**WORK REQUIRED:** Go through the listing and copy each line that has the string "chain" in it.

**MATERIAL SHOWN:**
**config.mk**
```make
export PLATFORM = sky130hd
export DESIGN_NAME = pretrig_sched
export DESIGN_NICKNAME = d
export VERILOG_FILES = /design/src/rtl/pretrig_sched.sv
export SDC_FILE = /design/constraint.sdc
export NUM_CORES = 1
export LEC_CHECK = 0
export BUFFER_PORTS_ARGS = -buffer_cell sky130_fd_sc_hd__buf_2
export CAP_MARGIN = 0
export CELL_PAD_IN_SITES_DETAIL_PLACEMENT = 1
export CELL_PAD_IN_SITES_GLOBAL_PLACEMENT = 1
export CORE_AREA = 2 2 199 201
export CTS_BUF_LIST = sky130_fd_sc_hd__clkbuf_16
export DETAILED_ROUTE_END_ITERATION = 6
export DIE_AREA = 0 0 201 203
export PLACE_DENSITY = 0.8
export REMOVE_ABC_BUFFERS = 1
export SLEW_MARGIN = 25
export SYNTH_ARGS = -nofsm -noshare
export SYNTH_HDL_FRONTEND = slang
export SYNTH_SLANG_ARGS = --single-unit
```
**constraint.sdc**
```tcl
create_clock -name clk -period 5.75 [get_ports clk]
set_clock_uncertainty 0.15 [all_clocks]
set_input_delay 1.15 -clock clk [delete_from_list [all_inputs] [get_ports clk]]
set_output_delay 1.15 -clock clk [all_outputs]
set_load 0.1 [all_outputs]
```
**src/rtl/pretrig_sched.sv**
```systemverilog
module pretrig_sched #(
  parameter int LANES  = 8,
  parameter int CW     = 16,
  parameter int ADDR_W = 4
) (
  input  logic              clk,
  input  logic              rst_n,
  input  logic              trig_in,
  input  logic [LANES-1:0]  cc_in,
  input  logic              wr_en,
  input  logic [ADDR_W-1:0] addr,
  input  logic [31:0]       wdata,
  output logic [31:0]       rdata,
  output logic [LANES-1:0]  pretrig,
  output logic              irq_flag
);

  logic irq_en, wrap, load_ok, sw_sel, running, trig_q;
  logic [CW-1:0] cnt, modv, idly_h, idly;
  logic [LANES-1:0] en, tos, bb, cc_q, hit, fire;
  logic [CW-1:0] dly_h [LANES];
  logic [CW-1:0] dly   [LANES];

  wire wr_ctrl = wr_en && addr == ADDR_W'(0);
  wire ev      = (sw_sel && wr_ctrl && wdata[4]) || (!sw_sel && trig_in && !trig_q);
  wire at_end  = running && cnt == modv;
  wire restart = ev || (at_end && wrap);
  wire load    = !running || (load_ok && restart);

  wire [LANES-1:0] cc_rise = cc_in & ~cc_q;
  wire [LANES-1:0] chain   = {cc_rise[LANES-2:0], cc_rise[LANES-1]};

  always_comb
    for (int i = 0; i < LANES; i++)
      hit[i] = running && !ev && tos[i] && cnt == dly[i];

  assign fire = en & ((ev ? ~tos : '0) | hit | (bb & chain));

  always_ff @(posedge clk) begin
    if (!rst_n) begin
      cnt <= '0; running <= 1'b0; trig_q <= 1'b0; cc_q <= '0;
      pretrig <= '0; irq_flag <= 1'b0;
    end else begin
      trig_q  <= trig_in;
      cc_q    <= cc_in;
      pretrig <= fire;
      if (ev) begin
        cnt <= '0; running <= 1'b1;
      end else if (at_end) begin
        if (wrap) cnt <= '0;
        else running <= 1'b0;
      end else if (running) cnt <= cnt + 1'b1;
      if (running && !ev && irq_en && cnt == idly) irq_flag <= 1'b1;
      else if (wr_ctrl && wdata[8]) irq_flag <= 1'b0;
    end
  end

  always_ff @(posedge clk) begin
    if (!rst_n) begin
      irq_en <= 1'b0; wrap <= 1'b0; load_ok <= 1'b0; sw_sel <= 1'b0;
      modv <= '0; idly_h <= '0; idly <= '0; en <= '0; tos <= '0; bb <= '0;
      for (int i = 0; i < LANES; i++) begin dly_h[i] <= '0; dly[i] <= '0; end
    end else begin
      if (load) begin
        idly <= idly_h;
        for (int i = 0; i < LANES; i++) dly[i] <= dly_h[i];
      end
      if (wr_ctrl) begin
        irq_en <= wdata[0]; wrap <= wdata[1]; sw_sel <= wdata[3];
        load_ok <= wdata[2] || (load_ok && !restart);
      end else if (restart) load_ok <= 1'b0;
      if (wr_en && addr == ADDR_W'(1)) modv <= wdata[CW-1:0];
      if (wr_en && addr == ADDR_W'(2)) idly_h <= wdata[CW-1:0];
      if (wr_en && addr == ADDR_W'(3)) begin
        en <= wdata[0 +: LANES]; tos <= wdata[8 +: LANES]; bb <= wdata[16 +: LANES];
      end
      for (int i = 0; i < LANES; i++)
        if (wr_en && addr == ADDR_W'(4 + i)) dly_h[i] <= wdata[CW-1:0];
    end
  end

  always_comb begin
    rdata = '0;
    case (addr)
      ADDR_W'(0): rdata[9:0] = {running, irq_flag, 4'b0, sw_sel, load_ok, wrap, irq_en};
      ADDR_W'(1): rdata[CW-1:0] = modv;
      ADDR_W'(2): rdata[CW-1:0] = idly;
      ADDR_W'(3): begin
        rdata[0 +: LANES] = en; rdata[8 +: LANES] = tos; rdata[16 +: LANES] = bb;
      end
      default:
        for (int i = 0; i < LANES; i++)
          if (addr == ADDR_W'(4 + i)) rdata[CW-1:0] = dly[i];
    endcase
  end

  p_bypass_pulse_r2: assert property (@(posedge clk) disable iff (!rst_n)
    ev |=> ((pretrig & $past(en & ~tos)) == $past(en & ~tos)));

  p_enable_gate_r5: assert property (@(posedge clk) disable iff (!rst_n)
    (pretrig & ~$past(en)) == '0);

  p_irq_match_r7: assert property (@(posedge clk) disable iff (!rst_n)
    (running && !ev && irq_en && cnt == idly) |=> irq_flag);

  p_stop_at_mod_r9: assert property (@(posedge clk) disable iff (!rst_n)
    (at_end && !wrap && !ev) |=> !running);

  p_restart_zero_r10: assert property (@(posedge clk) disable iff (!rst_n)
    ev |=> (running && cnt == '0));

  p_hold_effective_r8: assert property (@(posedge clk) disable iff (!rst_n)
    (running && !restart) |=> $stable(idly));

endmodule

```
===== config.mk =====
export PLATFORM = sky130hd
export DESIGN_NAME = flash_status_gen
export DESIGN_NICKNAME = d
export VERILOG_FILES = /design/src/rtl/flash_status_gen.sv
export SDC_FILE = /design/constraint.sdc
export NUM_CORES = 1
export LEC_CHECK = 0
export BUFFER_PORTS_ARGS = -buffer_cell sky130_fd_sc_hd__buf_2
export CAP_MARGIN = 40
export CORE_AREA = 2 2 219 274
export DETAILED_ROUTE_END_ITERATION = 16
export DIE_AREA = 0 0 221 276
export PLACE_DENSITY = 0.69
export SYNTH_ARGS = -nofsm -noshare
export SYNTH_HDL_FRONTEND = slang
export SYNTH_SLANG_ARGS = --single-unit

===== constraint.sdc =====
create_clock -name clk -period 5.23 [get_ports clk]
set_input_delay 0.523 -clock clk [delete_from_list [all_inputs] [get_ports clk]]
set_output_delay 0.523 -clock clk [all_outputs]
set_load 0.01 [all_outputs]
<file path="config.mk">
export PLATFORM = sky130hd
export DESIGN_NAME = ipm_phase_stepper
export DESIGN_NICKNAME = d
export VERILOG_FILES = /design/src/rtl/ipm_pkg.sv /design/src/rtl/ipm_divider.sv /design/src/rtl/ipm_chip_counter.sv /design/src/rtl/ipm_step_arbiter.sv /design/src/rtl/ipm_phase_stepper.sv
export SDC_FILE = /design/constraint.sdc
export NUM_CORES = 1
export LEC_CHECK = 0
export BUFFER_PORTS_ARGS = -buffer_cell sky130_fd_sc_hd__buf_4
export CAP_MARGIN = 20
export CELL_PAD_IN_SITES_DETAIL_PLACEMENT = 1
export CELL_PAD_IN_SITES_GLOBAL_PLACEMENT = 2
export CORE_AREA = 2 2 47 49
export CTS_CLUSTER_SIZE = 10
export DETAILED_ROUTE_END_ITERATION = 16
export DIE_AREA = 0 0 49 51
export MAX_ROUTING_LAYER = met4
export PLACE_DENSITY = 0.67
export SLEW_MARGIN = 20
export SYNTH_ARGS = -nofsm -noshare
export SYNTH_HDL_FRONTEND = slang
export SYNTH_SLANG_ARGS = --single-unit
</file>
<file path="constraint.sdc">
create_clock -name clk -period 1.9 [get_ports clk]
set_clock_uncertainty 0.2 [all_clocks]
set_input_delay 0.095 -clock clk [delete_from_list [all_inputs] [get_ports clk]]
set_output_delay 0.095 -clock clk [all_outputs]
set_load 0.05 [all_outputs]
</file>
[config.mk]
export PLATFORM = sky130hd
export DESIGN_NAME = buck_gate_ctrl
export DESIGN_NICKNAME = d
export VERILOG_FILES = /design/src/rtl/buck_gate_pkg.sv /design/src/rtl/buck_pwm_decode.sv /design/src/rtl/buck_dead_timer.sv /design/src/rtl/buck_gate_ctrl.sv
export SDC_FILE = /design/constraint.sdc
export NUM_CORES = 1
export LEC_CHECK = 0
export BUFFER_PORTS_ARGS = -buffer_cell sky130_fd_sc_hd__buf_2
export CORE_MARGIN = 3
export CORE_UTILIZATION = 28
export CTS_BUF_LIST = sky130_fd_sc_hd__clkbuf_4
export CTS_CLUSTER_DIAMETER = 40
export CTS_CLUSTER_SIZE = 25
export DETAILED_ROUTE_END_ITERATION = 8
export PLACE_DENSITY = 0.56
export SYNTH_ARGS = -nofsm -noshare
export SYNTH_HDL_FRONTEND = slang
export SYNTH_HIERARCHICAL = 1
export SYNTH_SLANG_ARGS = --single-unit
[constraint.sdc]
create_clock -name clk -period 2.1 [get_ports clk]
set_input_delay 0 -clock clk [delete_from_list [all_inputs] [get_ports clk]]
set_output_delay 0 -clock clk [all_outputs]
set_load 0.01 [all_outputs]
[src/rtl/buck_gate_pkg.sv]
package buck_gate_pkg;

    typedef enum logic [1:0] {
        ST_IDLE  = 2'd0,
        ST_HS_ON = 2'd1,
        ST_LS_ON = 2'd2,
        ST_DEAD  = 2'd3
    } gate_state_e;

endpackage

[src/rtl/buck_pwm_decode.sv]
module buck_pwm_decode (
    input  logic clk,
    input  logic rst_n,
    input  logic pwm_hi,
    input  logic pwm_mid,
    input  logic sr_en,
    input  logic oc_trip,
    input  logic hs_on,
    output logic want_hs,
    output logic want_ls,
    output logic cyc_start
);

    logic hi_lvl;
    logic hi_q;
    logic trunc_q;
    logic strobe_q;

    assign hi_lvl = pwm_hi & ~pwm_mid;

    always_ff @(posedge clk) begin
        if (!rst_n) begin
            hi_q     <= 1'b0;
            strobe_q <= 1'b0;
            trunc_q  <= 1'b0;
        end else begin
            hi_q     <= hi_lvl;
            strobe_q <= hi_lvl & ~hi_q;
            if (!hi_lvl) begin
                trunc_q <= 1'b0;
            end else if (hs_on && oc_trip) begin
                trunc_q <= 1'b1;
            end
        end
    end

    assign want_hs   = hi_lvl & ~trunc_q;
    assign want_ls   = ~pwm_hi & ~pwm_mid & sr_en;
    assign cyc_start = strobe_q;

    AST_STROBE_SINGLE: assert property (@(posedge clk) disable iff (!rst_n)
        strobe_q |=> !strobe_q);

    AST_TRUNC_HOLDS: assert property (@(posedge clk) disable iff (!rst_n)
        (trunc_q && hi_lvl) |=> trunc_q);

endmodule
$ cat src/rtl/cp_state_store.sv
module cp_state_store
  import ctxprob_pkg::*;
#(
  parameter int NUM_CTX = 19,
  parameter int CTX_W   = $clog2(NUM_CTX)
) (
  input  logic             clk,
  input  logic             rst,
  input  logic [CTX_W-1:0] rd_addr,
  output ctx_state_t       rd_data,
  input  logic             wr_en,
  input  logic [CTX_W-1:0] wr_addr,
  input  ctx_state_t       wr_data
);
  ctx_state_t mem [NUM_CTX];

  always_ff @(posedge clk) begin
    if (rst) begin
      for (int i = 0; i < NUM_CTX; i++) mem[i] <= '0;
    end else if (wr_en) begin
      mem[wr_addr] <= wr_data;
    end
  end

  // a read of the entry being written this cycle sees the new value
  always_comb begin
    if (wr_en && wr_addr == rd_addr) rd_data = wr_data;
    else                             rd_data = mem[rd_addr];
  end
endmodule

**TASK OUTPUT:**
  wire [LANES-1:0] chain   = {cc_rise[LANES-2:0], cc_rise[LANES-1]};
  assign fire = en & ((ev ? ~tos : '0) | hit | (bb & chain));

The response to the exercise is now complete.